About The CourseWelcome to the CoursePlus Web site for GLOBAL SUSTAINABILITY & HEALTH SEMINAR (188.688.01), a course offered by the Department of Environmental Health Sciences at the Johns Hopkins Bloomberg School of Public Health.
Students and faculty discuss the causes, consequences, and implications of key global environmental challenges that we are facing and that are likely to become more challenging over time. Specifically addresses how land use (e.g., patterns of urban growth and suburban sprawl), energy use, food production and distribution, water use, and population growth are causing climate change, ecosystem degradation, biodiversity losses, species extinctions, and other resource depletion, and how all this is in turn is a threat to human health as individuals, in communities, and globally. Focuses on discussion and not lectures and will utilize a mix of movies, guest discussants, and student directed discussions.

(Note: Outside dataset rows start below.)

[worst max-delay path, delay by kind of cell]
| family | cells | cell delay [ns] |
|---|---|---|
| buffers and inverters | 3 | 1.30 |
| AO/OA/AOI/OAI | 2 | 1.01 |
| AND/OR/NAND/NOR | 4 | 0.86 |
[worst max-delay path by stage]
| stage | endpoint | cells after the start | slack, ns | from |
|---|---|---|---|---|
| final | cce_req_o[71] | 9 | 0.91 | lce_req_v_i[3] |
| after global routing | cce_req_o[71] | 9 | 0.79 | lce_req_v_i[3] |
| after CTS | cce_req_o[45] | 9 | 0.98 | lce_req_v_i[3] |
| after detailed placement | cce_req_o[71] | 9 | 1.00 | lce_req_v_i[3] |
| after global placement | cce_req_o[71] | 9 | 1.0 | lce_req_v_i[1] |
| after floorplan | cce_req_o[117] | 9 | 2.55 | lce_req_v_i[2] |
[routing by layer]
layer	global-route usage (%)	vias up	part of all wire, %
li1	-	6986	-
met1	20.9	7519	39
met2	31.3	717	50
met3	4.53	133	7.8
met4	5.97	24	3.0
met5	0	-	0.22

Upon successfully completing this course, students will be able to:
- Define the aspects of land use, energy use, food production and distribution, water use, and population growth that contribute to environmental degradation
- Analyze how peak petroleum (AKA "after peak oil"), political obstacles, economic interests, and federal indebtedness influence how we address these issues
- Define how the "drivers" in #1 above cause climate change, ecosystem degradation, species losses, biodiversity losses, and other resource depletions
- Begin to develop an analytic framework for how we should address these issues to prevent the major health risks they present
Students in the MPH concentration in Global Environmental Sustainability & Health, and others interested in the challenges we face and who want to try to figure out what we as public health professionals should be trying to do about it.